The weak-form market efficient information hypothesis testing has evolved through autocorrelation testing to variance ratio tests. However, they hinge on the forecasting or predictability power of past return information over future or present returns. The information efficiency of a market is synonymous with the equilibrium spot prices for the market. The stock market is a crucial part of any economy given that it is capable of affecting most different sectors and levels in an economy through various channels. The traditional approach of testing the efficient market hypothesis has been shown to have two shortfalls. Firstly, the traditional approach is a twosided coin approach that decides whether the whole sampled period is efficient or not and ignores relative efficiency testing (Campbell et al., 1997) . Secondly, the traditional approach assumes a steady degree of market information efficiency over a predefined time (Lim & Brooks, 2011) . To tackle these two challenges, Lo (2004) introduced the dynamic rolling windows Adaptive Market Hypothesis (AMH) has been employed in literature over the traditional Efficient Market Hypothesis (EMH) techniques (see Ghazani and Ebrahimi, 2019; Charles et al., 2012; Lazȃr et al., 2012; Lim & Brooks, 2011; Kim et al., 2011; Lo, 2005; etc.) . Tabak and Cajueiro (2007) analyzed the information efficiency level of the WTI and Brent crude oil markets using fractal structures and showed that over time, both markets have become more information efficient. Based on the WTI deregulation policy, the WTI market became less information efficient while the Brent market is weak-form efficient (Charles & Darné, 2009 ). Ghazani and Ebrahimi (2019) added the OPEC market to the WTI and Brent crude oil markets and showed that the OPEC market is less efficient relative to the WTI and the Brent crude oil markets over longer windows. Over short and long windows, Wang and Liu (2010) used the multi-scale rolling windows techniques to show that the WTI crude oil market is inefficient in both windows. The WTI crude oil market became more information inefficient after the Gulf war and the financial crisis (Jiang et al., 2014) . Among twenty-five commodity futures markets, the heating oil is the most efficient market, followed by the WTI, cotton, wheat, coffee, etc. (Kristoufek & Vosvrda, 2014) .

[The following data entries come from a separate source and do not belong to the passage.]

## run 1
==> flow/design.v (excerpt) <==
module median
#(
    parameter MEM_DATA_WIDTH = 32,
    parameter LUT_ADDR_WIDTH = 10,  
    parameter MEM_ADDR_WIDTH = 10,  
    parameter PIXEL_DATA_WIDTH = 8,
    parameter IMG_WIDTH  = 320,
    parameter IMG_HEIGHT = 320
)(
    input clk,  
    input rst_n,  
    input [31:0] word0,
    input [31:0] word1,
    input [31:0] word2,
    output [PIXEL_DATA_WIDTH-1:0] pixel1,
    output [PIXEL_DATA_WIDTH-1:0] pixel2,
    output [PIXEL_DATA_WIDTH-1:0] pixel3,
    output [PIXEL_DATA_WIDTH-1:0] pixel4,
    output [LUT_ADDR_WIDTH-1:0] raddr_a,
    output [LUT_ADDR_WIDTH-1:0] raddr_b,
    output [LUT_ADDR_WIDTH-1:0] raddr_c,
    output [MEM_ADDR_WIDTH-1:0] waddr
);
For scale: about 3600 cells after synthesis, ~170 I/O pins, roughly 22000 µm² of cells after synthesis.
clock: 30.0 ns
lec_check: 0
abc_area: 1
cap_margin: 20
core_aspect_ratio: 1.76
core_margin: 2
core_utilization: 46
cts_cluster_diameter: 184
cts_cluster_size: 100
slew_margin: 20
run.sh (not shown) runs the stock make flow with config.mk's settings and CLKGATE_MAP_FILE=.
Run 1 closes out successfully: all stages finished, all timing, DRC and antenna checks passed.
Design fix_audio_ns, start of the top module:
module fix_audio_ns(
	output reg ack, 
	output reg overflow, 
	output reg [16-1:0] tx_data, 
	input [16-1:0] rx_data, 
	input [16+16+16+4-1:0] conf, 
	input req, 
	input enable, 
	input rstn, clk 
);
Size: ~7,200 cells after synthesis, roughly 90 I/O pins, about 61,000 um2 of cells after synthesis.
Settings: LEC_CHECK=0, CAP_MARGIN=10, CELL_PAD_IN_SITES_DETAIL_PLACEMENT=1, CORE_ASPECT_RATIO=1.96, CORE_MARGIN=4, CORE_UTILIZATION=40, CTS_CLUSTER_DIAMETER=24, GPL_ROUTABILITY_DRIVEN=1, HOLD_SLACK_MARGIN=-0.07, MAX_ROUTING_LAYER=met5, MIN_ROUTING_LAYER=met1, PLACE_DENSITY_LB_ADDON=0.08, SETUP_SLACK_MARGIN=5.0, SLEW_MARGIN=5; clock period 90.0 ns.
run.sh (not shown) runs the stock make flow with config.mk's settings and CLKGATE_MAP_FILE=.
Change:
CAP_MARGIN = 20   (was 10)
CELL_PAD_IN_SITES_DETAIL_PLACEMENT = not set   (was 1)
CORE_ASPECT_RATIO = not set   (was 1.96)
CORE_MARGIN = 2   (was 4)
CORE_UTILIZATION = 71   (was 40)
CTS_CLUSTER_DIAMETER = not set   (was 24)
CTS_CLUSTER_SIZE = 36   (was not set)
GPL_ROUTABILITY_DRIVEN = not set   (was 1)
HOLD_SLACK_MARGIN = not set   (was -0.07)
MAX_ROUTING_LAYER = not set   (was met5)
MIN_ROUTING_LAYER = not set   (was met1)
PLACE_DENSITY_LB_ADDON = not set   (was 0.08)
SETUP_SLACK_MARGIN = not set   (was 5.0)
SLEW_MARGIN = 20   (was 5)
clock period = 84.7 ns   (was 90.0 ns; I/O delays follow)
=> The changed run completed without violations. Core utilization is higher by 33 points. Register-to-register slack gets worse by 5600 ps. Critical path depth is higher by 3.
Change:
CORE_UTILIZATION = 40   (was 71)
CTS_CLUSTER_SIZE = not set   (was 36)
clock period = 90.0 ns   (was 84.7 ns; I/O delays follow)
Setup slack gains 2600 ps.
Non-clock buffer count fell by 174.
Hold slack is worse by 6.9 ps.
Utilization shrinks by 36 points.
Critical path depth is higher by 9.
Change:
CORE_ASPECT_RATIO = 1.96   (was not set)
SETUP_SLACK_MARGIN = -2.0   (was not set)
SLEW_MARGIN = 5   (was 20)
Effect:
- final cell count rose by 0.42%
- global-route usage rose by 4.6 points
- die size barely changes
- cell area fell by 0.58%
- first-iteration DRC count fell by 25%
- hold slack is about the same
- utilization fell by 0.20 points
Change:
CORE_ASPECT_RATIO = not set   (was 1.96)
CORE_UTILIZATION = 66   (was 40)
CTS_CLUSTER_SIZE = 61   (was not set)
MAX_ROUTING_LAYER = met4   (was not set)
SETUP_SLACK_MARGIN = not set   (was -2.0)
SLEW_MARGIN = 20   (was 5)
clock period = 77.0 ns   (was 90.0 ns; I/O delays follow)
Effect: With this change the flow finished but failed the layout checks on setup timing. Synthesized cell count does not change. Worst setup slack degrades by 4900 ps. Final area went up by a little under a tenth. Worst hold slack gets worse by 4.2 ps. Die size went down by well over a third. Wire length fell by a few percent. Core utilization goes up by 35 points. Area after synthesis does not change.

* * *

Setup of maple:
fix_audio_ns again, from the RTL that the note above started with.
Settings: LEC_CHECK=0, ABC_AREA=1, CAP_MARGIN=20, CORE_MARGIN=2, CORE_UTILIZATION=65, CTS_CLUSTER_SIZE=18, GPL_TIMING_DRIVEN=1, MAX_ROUTING_LAYER=met4, SETUP_SLACK_MARGIN=5.0, SLEW_MARGIN=35, TNS_END_PERCENT=90; clock period 83.8 ns.
diff inputs: maple => lagoon
diff --git a/flow/config.mk b/flow/config.mk
--- a/flow/config.mk
+++ b/flow/config.mk
@@ -9,9 +9,11 @@
 export CAP_MARGIN = 20
 export CORE_MARGIN = 2
-export CORE_UTILIZATION = 65
-export CTS_CLUSTER_SIZE = 18
+export CORE_UTILIZATION = 72
+export CTS_CLUSTER_DIAMETER = 208
+export CTS_CLUSTER_SIZE = 71
 export GPL_TIMING_DRIVEN = 1
 export MAX_ROUTING_LAYER = met4
+export PLACE_DENSITY_LB_ADDON = 0.07
 export SETUP_SLACK_MARGIN = 5.0
 export SLEW_MARGIN = 35
-export TNS_END_PERCENT = 90
+export TNS_END_PERCENT = 5
==> flow/constraint.sdc <==
create_clock -name core_clock -period 68.7 [get_ports {clk}]
set_input_delay 13.7400 -clock core_clock [delete_from_list [all_inputs] [get_ports {clk}]]
set_output_delay 13.7400 -clock core_clock [all_outputs]
set_load 0.01 [all_outputs]
==> results <==
No final results exist for lagoon, since it was stopped by error GRT-0232 during global routing. lagoon against maple: H-tree depth reported by CTS has decreased, count of flip-flops with a built-in enable after synthesis has remained practically unchanged, die boundary height has decreased. The area of the core region in lagoon is 0.899 times that in maple. Compare maple and lagoon | starting density of the core lower: maple. For post-DP HPWL, dividing the value from maple by the value from lagoon gives 0.950. The higher CTS buffer count came out of maple. Area of the synthesized netlist per yosys stat across maple and lagoon: no real change.
Inputs modified between lagoon and nickel:
==> flow/config.mk <==
export PLATFORM = sky130hd
export DESIGN_NAME = fix_audio_ns
export DESIGN_NICKNAME = fix_audio_ns
export VERILOG_FILES = /design/flow/design.v
export SDC_FILE = /design/flow/constraint.sdc
export NUM_CORES = 4
export LEC_CHECK = 0
export ABC_AREA = 1
export CAP_MARGIN = 20
export CORE_MARGIN = 2
export CORE_UTILIZATION = 72
export CTS_CLUSTER_DIAMETER = 215
export CTS_CLUSTER_SIZE = 60
export PLACE_DENSITY = 0.35
export SETUP_SLACK_MARGIN = 5.0
export SLEW_MARGIN = 20
==> flow/constraint.sdc <==
create_clock -name core_clock -period 76.5 [get_ports {clk}]
set_input_delay 15.3000 -clock core_clock [delete_from_list [all_inputs] [get_ports {clk}]]
set_output_delay 15.3000 -clock core_clock [all_outputs]
set_load 0.01 [all_outputs]
==> comparison <==
Status for nickel and lagoon: no clean run
nickel did not run to completion, as it errored out during global routing.
What ended lagoon was a tool error in global routing; the run never finished.
Comparing lagoon against nickel, there is no change at all in core area.
Compared with lagoon, in nickel count of boundary I/O pins closely matched the old numbers; number of buffers inserted by hold repair at cts closely matched the old numbers.
Sort nickel and lagoon by number of gates given a new drive strength after cts asc -> top: nickel
nickel -> lagoon: area fraction in compound gates after synthesis delta 0, exact match
nickel against lagoon; post-CTS setup-driven buffer insertion count is down by more than 10%.
Side by side, pre-CTS setup slack turned out higher in nickel than in lagoon.
The run showing the greater post-detailed-placement half-perimeter wirelength is lagoon.
Reported for nickel and lagoon, sequential fraction of the synthesis area turned out identical to the last digit.
For cedar, these inputs were changed with respect to nickel:
diff --git a/flow/config.mk b/flow/config.mk
--- a/flow/config.mk
+++ b/flow/config.mk
@@ -9,8 +9,5 @@
 export CAP_MARGIN = 20
 export CORE_MARGIN = 2
-export CORE_UTILIZATION = 72
-export CTS_CLUSTER_DIAMETER = 215
-export CTS_CLUSTER_SIZE = 60
-export PLACE_DENSITY = 0.35
-export SETUP_SLACK_MARGIN = 5.0
-export SLEW_MARGIN = 20
+export CORE_UTILIZATION = 40
+export GPL_TIMING_DRIVEN = 0
+export SLEW_MARGIN = 25
==> flow/constraint.sdc <==
create_clock -name core_clock -period 90.0 [get_ports {clk}]
set_input_delay 18.0000 -clock core_clock [delete_from_list [all_inputs] [get_ports {clk}]]
set_output_delay 18.0000 -clock core_clock [all_outputs]
set_load 0.01 [all_outputs]
Results
Looking at the reports, cedar completed the entire flow and the layout it produced met the timing, DRC and antenna checks.
Reported for cedar and nickel, share of synthesized area spent on multiplexers turned out identical to the last digit.
Note that the area of the placeable core recorded for cedar amounts to 1.8 times the value seen in nickel.
Compared with nickel, in cedar number of cell instances after yosys synthesis now sits at about the same level; instance area at placement went up 0.0011 sq mm; number of buffers added on ports roughly the same; routability-driven placement congestion ratio shows a reduction of 4.0%; horizontal die size now larger.
Compared with nickel, cedar shows die size that has gone up by more than half.
// shuzizhong
module shuzizhong(
    input wire clk1,         
    input wire reset,        
    input wire ah1,          
    input wire am1,          
    input wire alarm1,       
    input wire en,           
    input wire naozhong,     
    output wire [0:6] shi,       
    output wire [0:6] ge,        
    output wire [0:6] min_shi,   
    output wire [0:6] min_ge,    
    output wire [0:6] sec_shi,   
    output wire [0:6] sec_ge,    
    output wire daodian,     
    output wire audio        
);
clock: 10.7 ns
lec_check: 0
abc_area: 1
cap_margin: 20
core_margin: 2
core_utilization: 70
cts_cluster_diameter: 196
cts_cluster_size: 39
setup_slack_margin: -0.4
slew_margin: 20
run.sh (not shown) runs the stock make flow with config.mk's settings and CLKGATE_MAP_FILE=.
The starting point completed, yet does not pass: negative setup slack.
Then changed:
CTS_CLUSTER_DIAMETER = 195   (was 196)
CTS_CLUSTER_SIZE = 15   (was 39)
SETUP_SLACK_MARGIN = unset   (was -0.4)
Effect: The changed run completed, yet does not pass: negative setup slack. Synthesized area stays the same. Flip-flop count does not change. Setup slack degrades by 360 ps.
Then changed:
CTS_CLUSTER_SIZE = 72   (was 15)
HOLD_SLACK_MARGIN = 0.29   (was unset)
SETUP_SLACK_MARGIN = 2.41   (was unset)
Effect: The changed run failed in global routing. Die size stays the same. Synthesized cell count stays the same. Synthesized area is unchanged.
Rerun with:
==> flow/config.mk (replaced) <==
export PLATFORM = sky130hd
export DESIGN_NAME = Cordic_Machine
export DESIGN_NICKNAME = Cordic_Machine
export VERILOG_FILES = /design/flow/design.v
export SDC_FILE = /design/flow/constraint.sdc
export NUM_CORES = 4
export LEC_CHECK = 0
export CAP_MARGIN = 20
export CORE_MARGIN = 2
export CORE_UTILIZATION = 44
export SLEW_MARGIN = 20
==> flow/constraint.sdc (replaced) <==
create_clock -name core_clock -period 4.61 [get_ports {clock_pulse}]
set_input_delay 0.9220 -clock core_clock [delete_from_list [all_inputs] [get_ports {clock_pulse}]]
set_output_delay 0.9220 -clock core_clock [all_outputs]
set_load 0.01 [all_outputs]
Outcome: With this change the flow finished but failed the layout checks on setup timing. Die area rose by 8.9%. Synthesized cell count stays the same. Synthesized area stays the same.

Markets are interconnected and as such, both global and specific market shocks can impact different markets (Okorie, 2020c; Okorie & Lin, 2020d) . Okorie and Lin (2020a) show that the crude oil market is connected with the cryptocurrency markets through returns and volatility. Such information comes in handy when forecasting the short-term and long-term asset price as Nguyen and Nabney (2010) showed in the electricity market. Moreso, crises, such as terrorist attacks are also capable of affecting commodity markets (Ramiah et al., 2019) . Okorie (2020a), Okorie (2020b) and Okorie and Lin (2020c) show that the Chinese government's decision to ban ICOs altered the bitcoin market significantly. Ortiz-Cruz et al. (2012) adopted the informational entropy analysis to provide evidence to the evolvement of information efficiency and complexity in the crude oil market. Kjaerland (2010) shows that the deregulation in the energy market resulted in an undervaluation of the assets during the ex-post periods relative to the ex-ante periods. Arouri et al. (2013) test the long and short-run market efficiency of nine precious metal markets and found evidence to support the bias-ness of futures prices as predictors of the spot prices and the futures market is not risk-neutral. Therefore, this article tests the information efficiency of four (4) stock market indexes (both ex-ante and ex-post COVID-19 outbreak) using the Adaptive Market Hypothesis (AMH) techniques that were introduced by Lo (2004) . Based on the martingale difference spectral results, there is no evidence of a substantial change in the levels of market efficiency for the US and Brazilian stock markets in the short, medium, and long term. However, in the long term, the Indian stock markets became more information inefficient after the coronavirus outbreak while the Russian stock markets become more information efficient. The conditional heteroscedasticity test results often confirmed that of the martingale difference spectral test. The rest of the article is structured as; empirical strategy in Section 2, results & discussions in Section 3, and conclusion in Section 4.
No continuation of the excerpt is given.